Supplied data START

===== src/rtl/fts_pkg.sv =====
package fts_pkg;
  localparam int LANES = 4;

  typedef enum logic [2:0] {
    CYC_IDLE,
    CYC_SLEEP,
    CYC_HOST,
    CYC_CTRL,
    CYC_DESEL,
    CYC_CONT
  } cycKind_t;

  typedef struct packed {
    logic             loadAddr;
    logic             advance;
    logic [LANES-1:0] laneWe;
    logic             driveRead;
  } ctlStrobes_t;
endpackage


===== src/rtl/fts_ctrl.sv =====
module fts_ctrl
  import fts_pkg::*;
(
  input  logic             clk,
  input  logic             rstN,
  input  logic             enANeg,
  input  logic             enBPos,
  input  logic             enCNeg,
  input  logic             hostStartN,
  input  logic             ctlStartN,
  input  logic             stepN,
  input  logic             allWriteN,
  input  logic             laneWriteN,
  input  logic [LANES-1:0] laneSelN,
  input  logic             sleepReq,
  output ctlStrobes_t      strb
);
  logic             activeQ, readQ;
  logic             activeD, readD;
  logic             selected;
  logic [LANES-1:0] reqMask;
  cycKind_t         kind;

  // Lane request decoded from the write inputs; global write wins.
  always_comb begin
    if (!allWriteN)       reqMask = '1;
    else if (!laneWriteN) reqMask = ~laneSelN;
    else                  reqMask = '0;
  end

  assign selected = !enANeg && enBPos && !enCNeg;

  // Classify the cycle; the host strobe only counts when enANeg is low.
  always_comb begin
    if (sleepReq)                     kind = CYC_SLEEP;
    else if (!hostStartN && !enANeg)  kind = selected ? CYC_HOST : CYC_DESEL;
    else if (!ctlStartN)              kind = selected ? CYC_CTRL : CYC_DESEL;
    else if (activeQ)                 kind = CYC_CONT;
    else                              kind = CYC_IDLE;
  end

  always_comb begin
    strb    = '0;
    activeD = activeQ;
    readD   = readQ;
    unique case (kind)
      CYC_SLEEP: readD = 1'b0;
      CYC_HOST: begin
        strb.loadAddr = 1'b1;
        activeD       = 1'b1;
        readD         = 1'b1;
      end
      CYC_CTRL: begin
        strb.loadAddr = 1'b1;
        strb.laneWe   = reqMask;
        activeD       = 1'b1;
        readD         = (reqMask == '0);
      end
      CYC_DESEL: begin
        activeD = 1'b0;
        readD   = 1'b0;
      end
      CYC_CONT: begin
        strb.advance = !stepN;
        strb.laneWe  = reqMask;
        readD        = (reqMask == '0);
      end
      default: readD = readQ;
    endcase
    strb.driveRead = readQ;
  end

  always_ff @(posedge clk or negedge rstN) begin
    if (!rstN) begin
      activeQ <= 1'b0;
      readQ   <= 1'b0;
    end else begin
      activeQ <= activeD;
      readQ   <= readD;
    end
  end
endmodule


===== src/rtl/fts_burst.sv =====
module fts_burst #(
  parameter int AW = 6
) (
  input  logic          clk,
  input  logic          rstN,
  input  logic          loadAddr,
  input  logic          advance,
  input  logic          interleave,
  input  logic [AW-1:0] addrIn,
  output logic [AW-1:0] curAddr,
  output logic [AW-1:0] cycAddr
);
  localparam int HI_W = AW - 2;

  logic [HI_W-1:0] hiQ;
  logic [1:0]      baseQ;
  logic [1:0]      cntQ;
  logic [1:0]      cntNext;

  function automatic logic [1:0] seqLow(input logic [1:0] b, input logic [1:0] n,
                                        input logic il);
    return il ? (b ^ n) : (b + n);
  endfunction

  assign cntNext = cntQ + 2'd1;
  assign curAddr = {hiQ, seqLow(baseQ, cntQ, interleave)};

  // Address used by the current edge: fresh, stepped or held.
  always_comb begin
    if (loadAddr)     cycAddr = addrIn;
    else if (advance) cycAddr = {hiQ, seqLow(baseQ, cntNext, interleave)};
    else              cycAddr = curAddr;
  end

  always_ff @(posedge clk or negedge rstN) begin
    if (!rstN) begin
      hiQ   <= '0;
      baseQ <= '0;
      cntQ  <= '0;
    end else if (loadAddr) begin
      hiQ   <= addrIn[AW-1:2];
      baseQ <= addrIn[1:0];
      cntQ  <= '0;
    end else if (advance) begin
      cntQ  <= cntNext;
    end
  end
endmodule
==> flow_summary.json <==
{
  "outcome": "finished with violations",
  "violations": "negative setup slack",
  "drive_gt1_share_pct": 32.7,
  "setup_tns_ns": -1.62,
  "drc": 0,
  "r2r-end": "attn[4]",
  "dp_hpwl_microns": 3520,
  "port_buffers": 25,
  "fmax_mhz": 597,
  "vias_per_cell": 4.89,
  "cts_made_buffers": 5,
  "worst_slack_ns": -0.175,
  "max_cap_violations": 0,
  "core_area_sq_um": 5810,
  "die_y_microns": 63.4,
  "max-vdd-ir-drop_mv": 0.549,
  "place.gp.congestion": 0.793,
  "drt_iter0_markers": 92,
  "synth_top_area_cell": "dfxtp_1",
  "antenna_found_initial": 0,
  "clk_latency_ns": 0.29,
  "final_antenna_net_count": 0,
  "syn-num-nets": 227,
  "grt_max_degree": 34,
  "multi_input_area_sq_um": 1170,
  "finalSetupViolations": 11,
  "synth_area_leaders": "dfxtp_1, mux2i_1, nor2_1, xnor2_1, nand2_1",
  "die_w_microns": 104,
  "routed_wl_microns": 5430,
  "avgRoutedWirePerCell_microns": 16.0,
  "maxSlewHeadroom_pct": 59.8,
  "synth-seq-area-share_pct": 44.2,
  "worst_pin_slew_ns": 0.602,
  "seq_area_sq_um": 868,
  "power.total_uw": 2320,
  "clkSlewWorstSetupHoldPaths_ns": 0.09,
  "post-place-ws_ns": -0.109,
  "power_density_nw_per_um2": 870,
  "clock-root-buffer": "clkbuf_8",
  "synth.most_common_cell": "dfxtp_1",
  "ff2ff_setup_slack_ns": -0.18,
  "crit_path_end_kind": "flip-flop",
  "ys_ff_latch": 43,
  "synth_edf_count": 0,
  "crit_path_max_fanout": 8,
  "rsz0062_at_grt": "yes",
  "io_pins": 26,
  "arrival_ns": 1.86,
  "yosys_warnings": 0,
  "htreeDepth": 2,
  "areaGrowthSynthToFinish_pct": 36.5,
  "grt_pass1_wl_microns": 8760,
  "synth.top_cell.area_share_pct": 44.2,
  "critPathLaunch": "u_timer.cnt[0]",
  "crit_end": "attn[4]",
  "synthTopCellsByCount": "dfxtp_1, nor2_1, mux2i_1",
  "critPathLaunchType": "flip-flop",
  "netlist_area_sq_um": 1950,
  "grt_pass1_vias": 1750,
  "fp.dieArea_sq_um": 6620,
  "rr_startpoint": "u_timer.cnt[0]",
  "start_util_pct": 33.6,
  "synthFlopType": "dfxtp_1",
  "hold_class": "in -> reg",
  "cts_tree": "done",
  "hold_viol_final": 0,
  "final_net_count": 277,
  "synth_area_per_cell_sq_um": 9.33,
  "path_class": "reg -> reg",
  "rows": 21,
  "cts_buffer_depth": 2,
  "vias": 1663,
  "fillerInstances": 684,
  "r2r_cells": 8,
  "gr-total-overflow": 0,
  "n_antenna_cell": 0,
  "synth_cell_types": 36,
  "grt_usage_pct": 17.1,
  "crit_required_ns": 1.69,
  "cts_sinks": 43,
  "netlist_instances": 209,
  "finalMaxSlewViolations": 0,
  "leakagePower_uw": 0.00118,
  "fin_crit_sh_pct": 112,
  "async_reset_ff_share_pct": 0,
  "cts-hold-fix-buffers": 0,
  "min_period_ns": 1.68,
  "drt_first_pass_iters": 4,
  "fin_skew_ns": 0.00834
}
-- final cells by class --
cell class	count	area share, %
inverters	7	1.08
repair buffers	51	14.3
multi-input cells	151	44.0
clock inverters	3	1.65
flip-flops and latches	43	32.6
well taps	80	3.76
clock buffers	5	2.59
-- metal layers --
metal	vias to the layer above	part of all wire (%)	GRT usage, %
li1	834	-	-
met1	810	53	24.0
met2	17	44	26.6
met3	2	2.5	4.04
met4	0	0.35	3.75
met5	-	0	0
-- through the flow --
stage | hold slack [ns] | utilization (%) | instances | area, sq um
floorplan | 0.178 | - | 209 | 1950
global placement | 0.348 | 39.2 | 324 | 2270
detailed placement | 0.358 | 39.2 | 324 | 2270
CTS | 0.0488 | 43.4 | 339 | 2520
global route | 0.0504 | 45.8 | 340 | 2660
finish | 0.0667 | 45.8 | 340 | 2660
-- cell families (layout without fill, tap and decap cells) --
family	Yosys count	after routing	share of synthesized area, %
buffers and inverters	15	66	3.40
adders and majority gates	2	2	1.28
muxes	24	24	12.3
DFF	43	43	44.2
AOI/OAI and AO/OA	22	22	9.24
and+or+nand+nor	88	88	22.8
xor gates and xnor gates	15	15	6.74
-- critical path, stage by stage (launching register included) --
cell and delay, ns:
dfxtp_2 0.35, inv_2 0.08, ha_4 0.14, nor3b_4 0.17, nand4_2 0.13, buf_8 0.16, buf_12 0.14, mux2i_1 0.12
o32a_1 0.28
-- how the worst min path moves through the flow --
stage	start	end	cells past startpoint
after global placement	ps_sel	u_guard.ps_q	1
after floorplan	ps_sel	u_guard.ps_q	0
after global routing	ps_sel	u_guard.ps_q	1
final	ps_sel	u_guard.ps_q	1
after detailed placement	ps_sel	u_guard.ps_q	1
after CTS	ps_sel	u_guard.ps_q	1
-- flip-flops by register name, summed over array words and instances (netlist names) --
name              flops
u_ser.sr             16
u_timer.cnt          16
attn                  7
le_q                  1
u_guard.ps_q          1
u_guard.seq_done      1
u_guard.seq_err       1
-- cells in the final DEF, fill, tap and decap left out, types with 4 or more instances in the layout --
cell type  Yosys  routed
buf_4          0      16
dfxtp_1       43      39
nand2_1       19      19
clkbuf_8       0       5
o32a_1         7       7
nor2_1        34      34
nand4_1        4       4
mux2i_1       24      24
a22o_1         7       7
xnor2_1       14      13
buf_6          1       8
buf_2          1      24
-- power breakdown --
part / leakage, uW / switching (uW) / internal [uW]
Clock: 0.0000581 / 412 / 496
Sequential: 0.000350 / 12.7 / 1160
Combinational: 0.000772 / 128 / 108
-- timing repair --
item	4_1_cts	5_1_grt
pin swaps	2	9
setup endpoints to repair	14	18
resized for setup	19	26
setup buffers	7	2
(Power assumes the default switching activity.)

Supplied data END

What this task involves: Find the lines above that hold "register", then copy each of them.

Exercise result:
-- critical path, stage by stage (launching register included) --
-- flip-flops by register name, summed over array words and instances (netlist names) --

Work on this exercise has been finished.